El tráfico estaba detenido en la Segunda Avenida. Kate y Willie se desviaron por el East Village.

Kate tuvo la ocasión de visitar los lugares que Elena y ella habían conocido juntas. Media docena de cafeterías polacas con carteles de los años cincuenta. Su preferida era Veselka, donde una taza de café servía de colofón de unas raciones enormes de pirozhki de queso y patata bañados con cebollas fritas y un montón de crema agria; el St. Mark's Café, un local para beatniks nuevos y viejos con sus perillas ralas y los brazos delgados y tatuados. Cuántos lugares, cuántos recuerdos.
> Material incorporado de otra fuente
### config.mk
export PLATFORM = sky130hd
export DESIGN_NAME = mem_access
export DESIGN_NICKNAME = d
export VERILOG_FILES = /design/src/rtl/mem_access.sv
export SDC_FILE = /design/constraint.sdc
export NUM_CORES = 1
export LEC_CHECK = 0
export ABC_AREA = 1
export BUFFER_PORTS_ARGS = -buffer_cell sky130_fd_sc_hd__buf_2
export CAP_MARGIN = 20
export CORE_MARGIN = 8
export CORE_UTILIZATION = 58
export CTS_CLUSTER_DIAMETER = 100
export CTS_CLUSTER_SIZE = 16
export DETAILED_ROUTE_END_ITERATION = 16
export GPL_TIMING_DRIVEN = 0
export PLACE_DENSITY_LB_ADDON = 0.05
export REMOVE_ABC_BUFFERS = 1
export SLEW_MARGIN = 40
export SYNTH_ARGS = -nofsm -noshare
export SYNTH_HDL_FRONTEND = slang
export SYNTH_SLANG_ARGS = --single-unit
### constraint.sdc
create_clock -name clk -period 3.1 [get_ports clk]
set_input_delay 0.31 -clock clk [delete_from_list [all_inputs] [get_ports clk]]
set_output_delay 0.31 -clock clk [all_outputs]
set_load 0.005 [all_outputs]
### src/rtl/mem_access.sv
// Memory-access pipeline stage: issues loads/stores on a req/ack port, stalls
// upstream while a transfer is outstanding, and registers results for write-back.
module mem_access #(
    parameter int         XLEN     = 32,
    parameter int         EX_W     = 4,
    parameter int         TIMEOUT  = 255,
    parameter logic [4:0] OP_LOAD  = 5'b00000,
    parameter logic [4:0] OP_STORE = 5'b01000
) (
    input  logic            clk,
    input  logic            reset,
    input  logic            pipeline_in_valid,
    input  logic [4:0]      opcode_in,
    input  logic [2:0]      funct_in,
    input  logic            nop_instr_in,
    input  logic [EX_W-1:0] exception_in,
    input  logic            exception_in_valid,
    input  logic [XLEN-1:0] result_in,
    input  logic [XLEN-1:0] addr_in,
    input  logic [4:0]      rd_addr_in,
    input  logic            flush_in,
    output logic            stall_out,
    output logic            dmem_req,
    output logic            dmem_we,
    output logic [XLEN-1:0] dmem_addr,
    output logic [3:0]      dmem_be,
    output logic [XLEN-1:0] dmem_wdata,
    input  logic            dmem_ack,
    input  logic [XLEN-1:0] dmem_rdata,
    input  logic            dmem_err,
    output logic            pipeline_out_valid,
    output logic [4:0]      opcode_out,
    output logic [4:0]      rd_addr_out,
    output logic [XLEN-1:0] wb_data,
    output logic            nop_instr_out,
    output logic [EX_W-1:0] exception_out,
    output logic            exception_out_valid
);
    localparam int CW = (TIMEOUT < 2) ? 1 : $clog2(TIMEOUT);

    typedef enum logic {IDLE, BUSY} state_t;
    state_t state, state_nxt;

    logic [CW-1:0]   cnt;
    logic            cap_store, cap_byte, cap_half, cap_signed, cap_discard;
    logic [1:0]      cap_lo;
    logic [XLEN-1:0] cap_result;
    logic [4:0]      cap_rd, cap_opcode;

    logic            is_load, is_store, memop, byte_op, half_op, misaligned, start;
    logic            finish, fault, tmo;
    logic [3:0]      st_be;
    logic [XLEN-1:0] st_wdata, load_data;
    logic [7:0]      ld_byte;
    logic [15:0]     ld_half;

    // Undefined funct values fall through to word size.
    always_comb begin
        is_load    = (opcode_in == OP_LOAD);
        is_store   = (opcode_in == OP_STORE);
        memop      = pipeline_in_valid & ~exception_in_valid & ~nop_instr_in & (is_load | is_store);
        byte_op    = is_store ? (funct_in == 3'b000) : (funct_in[1:0] == 2'b00);
        half_op    = is_store ? (funct_in == 3'b001) : (funct_in[1:0] == 2'b01);
        misaligned = half_op ? addr_in[0] : (~byte_op & (addr_in[1:0] != 2'b00));
        start      = (state == IDLE) & memop & ~misaligned & ~flush_in;
        stall_out  = reset & ((state == IDLE) ? start : ~dmem_ack);
    end

    always_comb begin
        st_be    = 4'b1111;
        st_wdata = result_in;
        if (!is_store) begin
            st_wdata = '0;
        end else if (byte_op) begin
            st_be    = 4'b0001 << addr_in[1:0];
            st_wdata = {4{result_in[7:0]}};
        end else if (half_op) begin
            st_be    = addr_in[1] ? 4'b1100 : 4'b0011;
            st_wdata = {2{result_in[15:0]}};
        end
    end

    always_comb begin
        case (cap_lo)
            2'd0:    ld_byte = dmem_rdata[7:0];
            2'd1:    ld_byte = dmem_rdata[15:8];
            2'd2:    ld_byte = dmem_rdata[23:16];
            default: ld_byte = dmem_rdata[31:24];
        endcase
        ld_half = cap_lo[1] ? dmem_rdata[31:16] : dmem_rdata[15:0];
        if (cap_byte)
            load_data = {{(XLEN-8){cap_signed & ld_byte[7]}}, ld_byte};
        else if (cap_half)
            load_data = {{(XLEN-16){cap_signed & ld_half[15]}}, ld_half};
        else
            load_data = dmem_rdata;
    end

    always_comb begin
        state_nxt = state;
        tmo       = (cnt == CW'(TIMEOUT - 1));
        finish    = 1'b0;
        fault     = 1'b0;
        case (state)
            IDLE: if (start) state_nxt = BUSY;
            BUSY: begin
                finish = dmem_ack | tmo;
                fault  = dmem_ack ? dmem_err : tmo;
                if (finish) state_nxt = IDLE;
            end
            default: state_nxt = IDLE;
        endcase
    end

    always_ff @(posedge clk or negedge reset) begin
        if (!reset) state <= IDLE;
        else        state <= state_nxt;
    end

    always_ff @(posedge clk or negedge reset) begin
        if (!reset) begin
            cnt                 <= '0;
            cap_store           <= 1'b0;
            cap_byte            <= 1'b0;
            cap_half            <= 1'b0;
            cap_signed          <= 1'b0;
            cap_discard         <= 1'b0;
            cap_lo              <= 2'b00;
            cap_result          <= '0;
            cap_rd              <= '0;
            cap_opcode          <= '0;
            dmem_req            <= 1'b0;
            dmem_we             <= 1'b0;
            dmem_addr           <= '0;
            dmem_be             <= '0;
            dmem_wdata          <= '0;
            pipeline_out_valid  <= 1'b0;
            opcode_out          <= '0;
            rd_addr_out         <= '0;
            wb_data             <= '0;
            nop_instr_out       <= 1'b0;
            exception_out       <= '0;
            exception_out_valid <= 1'b0;
        end else begin
            pipeline_out_valid <= 1'b0;
            if (state == IDLE) begin
                if (start) begin
                    cnt         <= '0;
                    cap_store   <= is_store;
                    cap_byte    <= byte_op;
                    cap_half    <= half_op;
                    cap_signed  <= ~funct_in[2];
                    cap_discard <= 1'b0;
                    cap_lo      <= addr_in[1:0];
                    cap_result  <= result_in;
                    cap_rd      <= rd_addr_in;
                    cap_opcode  <= opcode_in;
                    dmem_req    <= 1'b1;
                    dmem_we     <= is_store;
                    dmem_addr   <= {addr_in[XLEN-1:2], 2'b00};
                    dmem_be     <= st_be;
                    dmem_wdata  <= st_wdata;
                end else if (pipeline_in_valid && !flush_in) begin
                    pipeline_out_valid <= 1'b1;
                    opcode_out         <= opcode_in;
                    rd_addr_out        <= rd_addr_in;
                    nop_instr_out      <= nop_instr_in;
                    wb_data            <= result_in;
                    if (memop) begin
                        exception_out       <= is_store ? EX_W'(6) : EX_W'(4);
                        exception_out_valid <= 1'b1;
                    end else begin
                        exception_out       <= exception_in;
                        exception_out_valid <= exception_in_valid;
                    end
                end
            end else begin
                if (flush_in) cap_discard <= 1'b1;
                if (finish) begin
                    dmem_req <= 1'b0;
                    // A flushed transfer still runs to completion but leaves outputs untouched.
                    if (!cap_discard && !flush_in) begin
                        pipeline_out_valid  <= 1'b1;
                        opcode_out          <= cap_opcode;
                        rd_addr_out         <= cap_rd;
                        nop_instr_out       <= 1'b0;
                        wb_data             <= (!cap_store && !fault) ? load_data : cap_result;
                        exception_out       <= !fault ? '0 : (cap_store ? EX_W'(7) : EX_W'(5));
                        exception_out_valid <= fault;
                    end
                end else begin
                    cnt <= cnt + 1'b1;
                end
            end
        end
    end
endmodule
Yosys cells after proc, flatten, opt, wreduce, memory -nomap -nowiden
Index checks and enable logic that the tools add are counted.
{"block": "totals", "ff_bits": 174, "elab_cells": 145}
{"block": "classes", "n_addsub": 1, "eq_ne": 11, "shifts": 1, "muxes": 71, "n_bitwise": 20, "n_reduce_logical": 19}
{"cell": "$mux W32", "count": 11}
{"cell": "$mux W5", "count": 10}
{"cell": "$mux W4", "count": 10}
{"cell": "$mux W1", "count": 31}
{"cell": "$mux W8", "count": 3}
{"cell": "$pmux W8 S3", "count": 1}
{"cell": "$mux W16", "count": 1}
{"cell": "$and A1 B1 Y1", "count": 10}
{"cell": "$add A8 B1 Y8 const B", "count": 1}
{"cell": "$eq A8 B8 Y1 const B", "count": 1}
{"cell": "$not A1 Y1", "count": 8}
{"cell": "$reduce_and A2 Y1", "count": 4}
{"cell": "$ne A2 B2 Y1 const B", "count": 3}
{"cell": "$reduce_bool A2 Y1", "count": 3}
{"cell": "$eq A5 B4 Y1 const B", "count": 1}
{"cell": "$logic_not A5 Y1", "count": 1}
{"cell": "$eq A2 B1 Y1 const B", "count": 2}
{"cell": "$logic_not A1 Y1", "count": 4}
{"cell": "$logic_not A2 Y1", "count": 2}
{"cell": "$mux W2", "count": 2}
{"cell": "$ne A2 B1 Y1 const B", "count": 2}
{"cell": "$reduce_and A4 Y1", "count": 1}
{"cell": "$shl A1 B2 Y4 const A", "count": 1}
{"cell": "$eq A3 B1 Y1 const B", "count": 1}
{"cell": "other kinds (6)", "count": 9}

Depth between registers and ports, before layout
Gate-level depths: netlist (run 1).
{"block": "depth", "word_depth": 10, "ltp_mapped": 15}

Worst setup path after synthesis (run 1)
Ideal clock, no wire load.
{"block": "synth_path", "kind": "register to register", "startpoint": "register cnt[0]", "endpoint": "register wb_data[18]", "setup_time_ns": 0.117, "arrival_time_ns": 1.615, "t_required_ns": 2.983, "setup_slack_ns": 1.368, "stages_incl_launch_ff": 14, "synth_period_minus_slack_ns": 1.732, "path_cell_list": "dfrtp_1 > inv_1 > ha_1 > nand2_1 > nor2_1 > nand3_1 > nand2_1 > a21oi_1 > clkbuf_1 > nand2_1 > nand3_1 > nand2_1 > nand2_1 > nand2_1"}
{"block": "synth_via", "elab_chain_len": 9, "word_cells_on_any_way": 13, "cone_classes": "eq/ne (2); mux (7); bitwise (1); reduce/logical (3)"}
{"item": "from (decl)", "line_no": "44", "rtl": "logic [CW-1:0] cnt;"}
{"item": "from (signal assigned)", "line_no": "192", "rtl": "cnt <= cnt + 1'b1;"}
{"item": "$eq A8 B8 Y1 (*)", "line_no": "101", "rtl": "tmo = (cnt == CW'(TIMEOUT - 1));"}
{"item": "$mux W1", "line_no": "108", "rtl": "fault = dmem_ack ? dmem_err : tmo;"}
{"item": "$mux W1", "line_no": "104", "rtl": "case (state)"}
{"item": "$logic_not A1 Y1"}
{"item": "$logic_and A1 B1 Y1", "line_no": "187", "rtl": "wb_data <= (!cap_store && !fault) ? load_data : cap_result;"}
{"item": "$mux W32", "line_no": "187"}
{"item": "$mux W32", "line_no": "182", "rtl": "if (!cap_discard && !flush_in) begin"}
{"item": "$mux W32", "line_no": "179", "rtl": "if (finish) begin"}
{"item": "$mux W32", "line_no": "146", "rtl": "if (state == IDLE) begin"}
{"item": "to (signal assigned)", "line_no": "168", "rtl": "wb_data <= result_in;"}
{"item": "to (signal assigned)", "line_no": "187"}
{"item": "to (decl)", "line_no": "34", "rtl": "output logic [XLEN-1:0] wb_data,"}
Mark *: on every way between the ends. The rest lies on a longest branch, timed or not. The select of a mux whose other input is x is not followed.
A chain may end at the register's enable or synchronous reset.

Final worst setup path (run 1)
{"block": "layout_path", "startpoint": "input opcode_in[0]", "endpoint": "output stall_out"}
{"block": "layout_via", "elab_chain_len": 10, "word_cells_on_any_way": 15, "cone_classes": "eq/ne (1); mux (4); bitwise (9); reduce/logical (1)"}
{"item": "from (decl)", "line_no": "13", "rtl": "input logic [4:0] opcode_in,"}
{"item": "$eq A5 B4 Y1", "line_no": "60", "rtl": "is_store = (opcode_in == OP_STORE);"}
{"item": "$mux W1", "line_no": "62", "rtl": "byte_op = is_store ? (funct_in == 3'b000) : (funct_in[1:0] == 2'b00);"}
{"item": "$not A1 Y1", "line_no": "64", "rtl": "misaligned = half_op ? addr_in[0] : (~byte_op & (addr_in[1:0] != 2'b00));"}
{"item": "$and A1 B1 Y1", "line_no": "64"}
{"item": "$mux W1", "line_no": "64"}
{"item": "$not A1 Y1", "line_no": "65", "rtl": "start = (state == IDLE) & memop & ~misaligned & ~flush_in;"}
{"item": "$and A1 B1 Y1 (*) (2 in series)", "line_no": "65"}
{"item": "$mux W1 (*)", "line_no": "66", "rtl": "stall_out = reset & ((state == IDLE) ? start : ~dmem_ack);"}
{"item": "$and A1 B1 Y1 (*)", "line_no": "66"}
{"item": "to (decl)", "line_no": "22", "rtl": "output logic stall_out,"}
Mark *: on every way between the ends. The rest lies on a longest branch, timed or not.

==> results of run 1 <==
area by class of cell:
type / count / share of cell area
clock buffer: 17 / 0.03745
clock inverter: 15 / 0.01531
multi-input combinational: 946 / 0.3661
tap: 216 / 0.02379
timing repair buffer: 255 / 0.1348
sequential: 174 / 0.3836
antenna: 3 / 0.0006609
inverter: 115 / 0.03822
cell usage after synthesis, drive strengths merged:
cell / n
nor2: 38
o211ai: 16
clkbuf: 31
xnor2: 1
a21boi: 1
a21oi: 18
conb: 1
nand3: 138
or2: 1
nand3b: 1
xor2: 4
nand4: 11
o21ai: 101
clkinv: 2
inv: 113
nor3: 2
o22ai: 1
ha: 2
dfrtp: 174
buf: 47
nand2: 609
worst max-delay path, stage by stage:
cell                       delay, ps
sky130_fd_sc_hd__buf_2           100
sky130_fd_sc_hd__inv_2            40
sky130_fd_sc_hd__nand2_1          80
sky130_fd_sc_hd__nor2_4          130
sky130_fd_sc_hd__nand4_2         300
sky130_fd_sc_hd__nand2_1         600
sky130_fd_sc_hd__nand2_2         190
sky130_fd_sc_hd__nand4_4         180
sky130_fd_sc_hd__buf_12          220
sky130_fd_sc_hd__buf_16          190
sky130_fd_sc_hd__a21boi_0         90
sky130_fd_sc_hd__buf_2           140
worst min-delay path by stage:
stage / start / to / slack, ps / cells past startpoint
floorplan: reset / cap_byte / 10 / 0
global placement: cap_opcode[1] / cap_opcode[1] / 450 / 2
detailed placement: reset / dmem_addr[31] / 190 / 1
CTS: addr_in[23] / dmem_addr[23] / 50 / 3
global route: addr_in[27] / dmem_addr[27] / 50 / 3
finish: addr_in[12] / dmem_addr[12] / 60 / 3
stage by stage:
stage                     worst slack, ps  power (mW)
after floorplan                    -789.7       2.960
after detailed placement           -225.2       3.397
after CTS                           182.4       5.602
after global placement              -3130       3.346
after global routing                44.68       5.815
final                               196.9       5.568
kinds of logic after synthesis:
kind of cell             Yosys count  share of synthesized area
AO/OA/AOI/OAI                    137                    0.07838
adder cells (fa/ha/maj)            2                   0.002688
XOR/XNOR                           5                   0.004705
other                              1                  0.0004029
flip-flops                       174                     0.4679
AND/OR/NAND/NOR                  800                     0.3555
buffers and inverters            193                    0.09048
metal layers:
metal  vias up  track usage  wire length [µm]
li1       4504            -                 -
met1      4323       0.3516             11530
met2       415       0.4649             13630
met3        42      0.09316              2967
met4         8      0.08277               391
met5         -            0                52
state kept, by name, indices dropped and copies added, names as in the netlist, 2 cells and up:
signal         count
cap_result        32
dmem_wdata        32
wb_data           32
dmem_addr         30
cnt                8
cap_opcode         5
cap_rd             5
opcode_out         5
rd_addr_out        5
dmem_be            4
exception_out      4
cap_lo             2
report_power, final:
| group | internal, mW | total (mW) | switching, mW |
|---|---|---|---|
| registers | 2.42 | 2.52 | 0.0982 |
| clock network | 1.22 | 2.21 | 0.992 |
| logic | 0.327 | 0.837 | 0.510 |
| total | 3.97 | 5.57 | 1.60 |
layout by cell type, fill, tap and decap left out, types with 4 or more instances in the layout:
| cell type | count |
|---|---|
| sky130_fd_sc_hd__buf_2 | 237 |
| sky130_fd_sc_hd__inv_6 | 6 |
| sky130_fd_sc_hd__nand4_1 | 8 |
| sky130_fd_sc_hd__nand3_1 | 134 |
| sky130_fd_sc_hd__buf_8 | 5 |
| sky130_fd_sc_hd__xor2_1 | 4 |
| sky130_fd_sc_hd__inv_1 | 107 |
| sky130_fd_sc_hd__o211ai_1 | 16 |
| sky130_fd_sc_hd__clkbuf_16 | 17 |
| sky130_fd_sc_hd__buf_12 | 5 |
| sky130_fd_sc_hd__nand2_2 | 4 |
| sky130_fd_sc_hd__a21oi_1 | 17 |
| sky130_fd_sc_hd__nor2_4 | 4 |
| sky130_fd_sc_hd__o21ai_0 | 98 |
| sky130_fd_sc_hd__dfrtp_1 | 173 |
| sky130_fd_sc_hd__nand2_1 | 603 |
| sky130_fd_sc_hd__nor2_1 | 34 |
| sky130_fd_sc_hd__inv_2 | 5 |
| sky130_fd_sc_hd__buf_16 | 5 |
timing repair:
item	4_1_cts	5_1_grt
endpoints found under the hold margin	33	0
gates resized for setup	0	0
hold buffers	1	0
==> reports/qor.yml, run 1 <==
run_status:
  status: "finished clean"
detailed_routing:
  drtAntennaViolNets: 0
  vias: 9292
  detail_route.vias_per_cell: 5.337
  first_pass_iters: 5
  drt_drc_violations_left: 0
  routed_wire_length_um: 28570
  route.detailed.wl_per_inst_um: 16.41
  dr.first_iter.drc_count: 785
floorplan:
  start_util: 0.5901
  count_of_boundary_i_o_pins: 241
  core_region_area_um2: 15770
  dieWidth_um: 142.7
  height_of_the_chip_um: 142.7
  floorplan.rows: 46
  fp.dieArea_um2: 20350
clock_tree:
  clock-sinks: 174
  ctsLongestPathBuffers: 2
  clkLatencyLatePin_ps: 430
  cts_buffers: 17
  clkTransAtPathRegs_ps: 70
  htreeDepth: 4
  cts_root_buf: "sky130_fd_sc_hd__clkbuf_16"
  post_cts_buffers: 0
  tritoncts_clock_tree: "done"
sta:
  relative_slew_slack: 0.4358
  clock.fmax_mhz: 344.5
  grt_setup_unrepaired: "false"
  final_min_period_over_clock_period: 0.9365
  fin_crit_ps: 2903
  finalSetupTns_ps: 0
  final-hold-violation-count: 0
  worst_slew_pin_tran_ps: 843.2
  timing.clock.skew_ps: 8.994
  timing_max_transition_violations_final: 0
  finalSetupViolations: 0
  worst_hold_slack_ps: 62.84
logic_synthesis:
  synth_sequential_area_ratio: 0.4679
  yosysUniqueCellTypes: 32
  postSynthRegisterBits: 174
  synth_area_um2: 9306
  postSynthCellCount: 1312
  avgSynthCellArea_um2: 7.093
  netlist_top_cells_area: "sky130_fd_sc_hd__dfrtp_1, sky130_fd_sc_hd__nand2_1, sky130_fd_sc_hd__nand3_1, sky130_fd_sc_hd__o21ai_0, sky130_fd_sc_hd__inv_1"
  synth_largest_area_cell: "sky130_fd_sc_hd__dfrtp_1"
  synth-warning-count: 0
  synth_top_area_share: 0.4679
critical_path:
  cp.required_ps: 2790
  biggest_fanout_along_the_worst_timing_path: 29
  crit_type: "in2out"
  ff2ff_setup_slack_ps: 370
  worst_setup_path_startpoint: "opcode_in[0]"
  crit-reg2reg-capture: "opcode_out[3]"
  setup.worst_path.start_class: "input pin"
  cp_data_arrival_time_ps: 2590
  worst_r2r_startpoint: "state"
  worst_setup_path_end_kind: "output pin"
  timing.critical_path.to: "stall_out"
  worst_r2r_path_depth: 7
power:
  p_leak_nw: 6.579
  power.density_cell_area_nw_per_um2: 490.1
  vdd.ir_drop.worst_mv: 0.3937
min_path:
  min_path_type: "in2reg"
layout:
  post-route-cell-area_um2: 11360
  multi_input_comb_area_um2: 4159
  final_core_utilization: 0.7203
  layout.filler_cells: 1337
  layout.area.seq_um2: 4358
  final-instance-count-excl-fill: 1741
  areaGrowthSynthToFinish_pct: 22.06
  finish.net_count: 1632
  drive_gt1_frac: 0.2057
global_route:
  track_usage: 0.2841
  initial_antenna_violation_count: 6
  grt.overflow.total: 0
  grt_first_pass_wirelength_um: 45590
  pin_count_of_the_biggest_net_entering_global_routing: 73
  first_global_vias: 8964
placed_design:
  dp_hpwl_um: 19790
  io_buffers: 238
  placement.cell_area_um2: 10740
  place_congestion: 0.8566
  dp.cells: 1705
run:
  maxCapViolations: 0
(Power assumes the default switching activity.)
==> run 2, diff against run 1 <==
CORE_ASPECT_RATIO = 1.5   (was not set)
==> run 2 against run 1 <==
Net effect:
- via count decreased by 0.17%
- non-clock buffer count is the same
- combinational power grew 2%
- worst hold slack improved by 2.8 ps
- critical path type is now in2reg
- critical endpoint is now wb_data[6]
- largest cell class unchanged
--- config.mk ---
export PLATFORM = sky130hd
export DESIGN_NAME = ycbcr2rgb_pipe
export DESIGN_NICKNAME = d
export VERILOG_FILES = /design/src/rtl/ycbcr2rgb_pipe.sv
export SDC_FILE = /design/constraint.sdc
export NUM_CORES = 1
export LEC_CHECK = 0
export ABC_CLOCK_PERIOD_IN_PS = 16400
export CAP_MARGIN = 20
export CORE_MARGIN = 8
export CORE_UTILIZATION = 60
export DETAILED_ROUTE_END_ITERATION = 10
export GPL_TIMING_DRIVEN = 0
export HOLD_SLACK_MARGIN = 0.15
export PLACE_DENSITY_LB_ADDON = 0.3
export SYNTH_ARGS = -nofsm -noshare
export SYNTH_HDL_FRONTEND = slang
export SYNTH_SLANG_ARGS = --single-unit
--- constraint.sdc ---
create_clock -name iClk -period 16.4 [get_ports iClk]
set_input_delay 1.64 -clock iClk [delete_from_list [all_inputs] [get_ports iClk]]
set_output_delay 1.64 -clock iClk [all_outputs]
set_load 0.05 [all_outputs]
Al final, dos manzanas al norte de la esquina de Elena, Kate consiguió girar a la derecha en la Octava, y el tráfico era menos denso. Desde ahí faltaba poco, sólo cuatro manzanas, pero el paisaje cambiaba como si un editor de películas hubiera pegado dos mundos distintos. Aquí lo polaco dejaba paso a lo hispano.

– ¿Estás segura de que la dirección es correcta? -preguntó Willie-. Vamos a acabar en las viviendas subvencionadas.

– Es la que tiene la compañía de teléfonos. ¿Qué dijo Trip cuando lo llamaste?

– Que nos esperaría. Se ha tragado eso del acto en memoria de Elena.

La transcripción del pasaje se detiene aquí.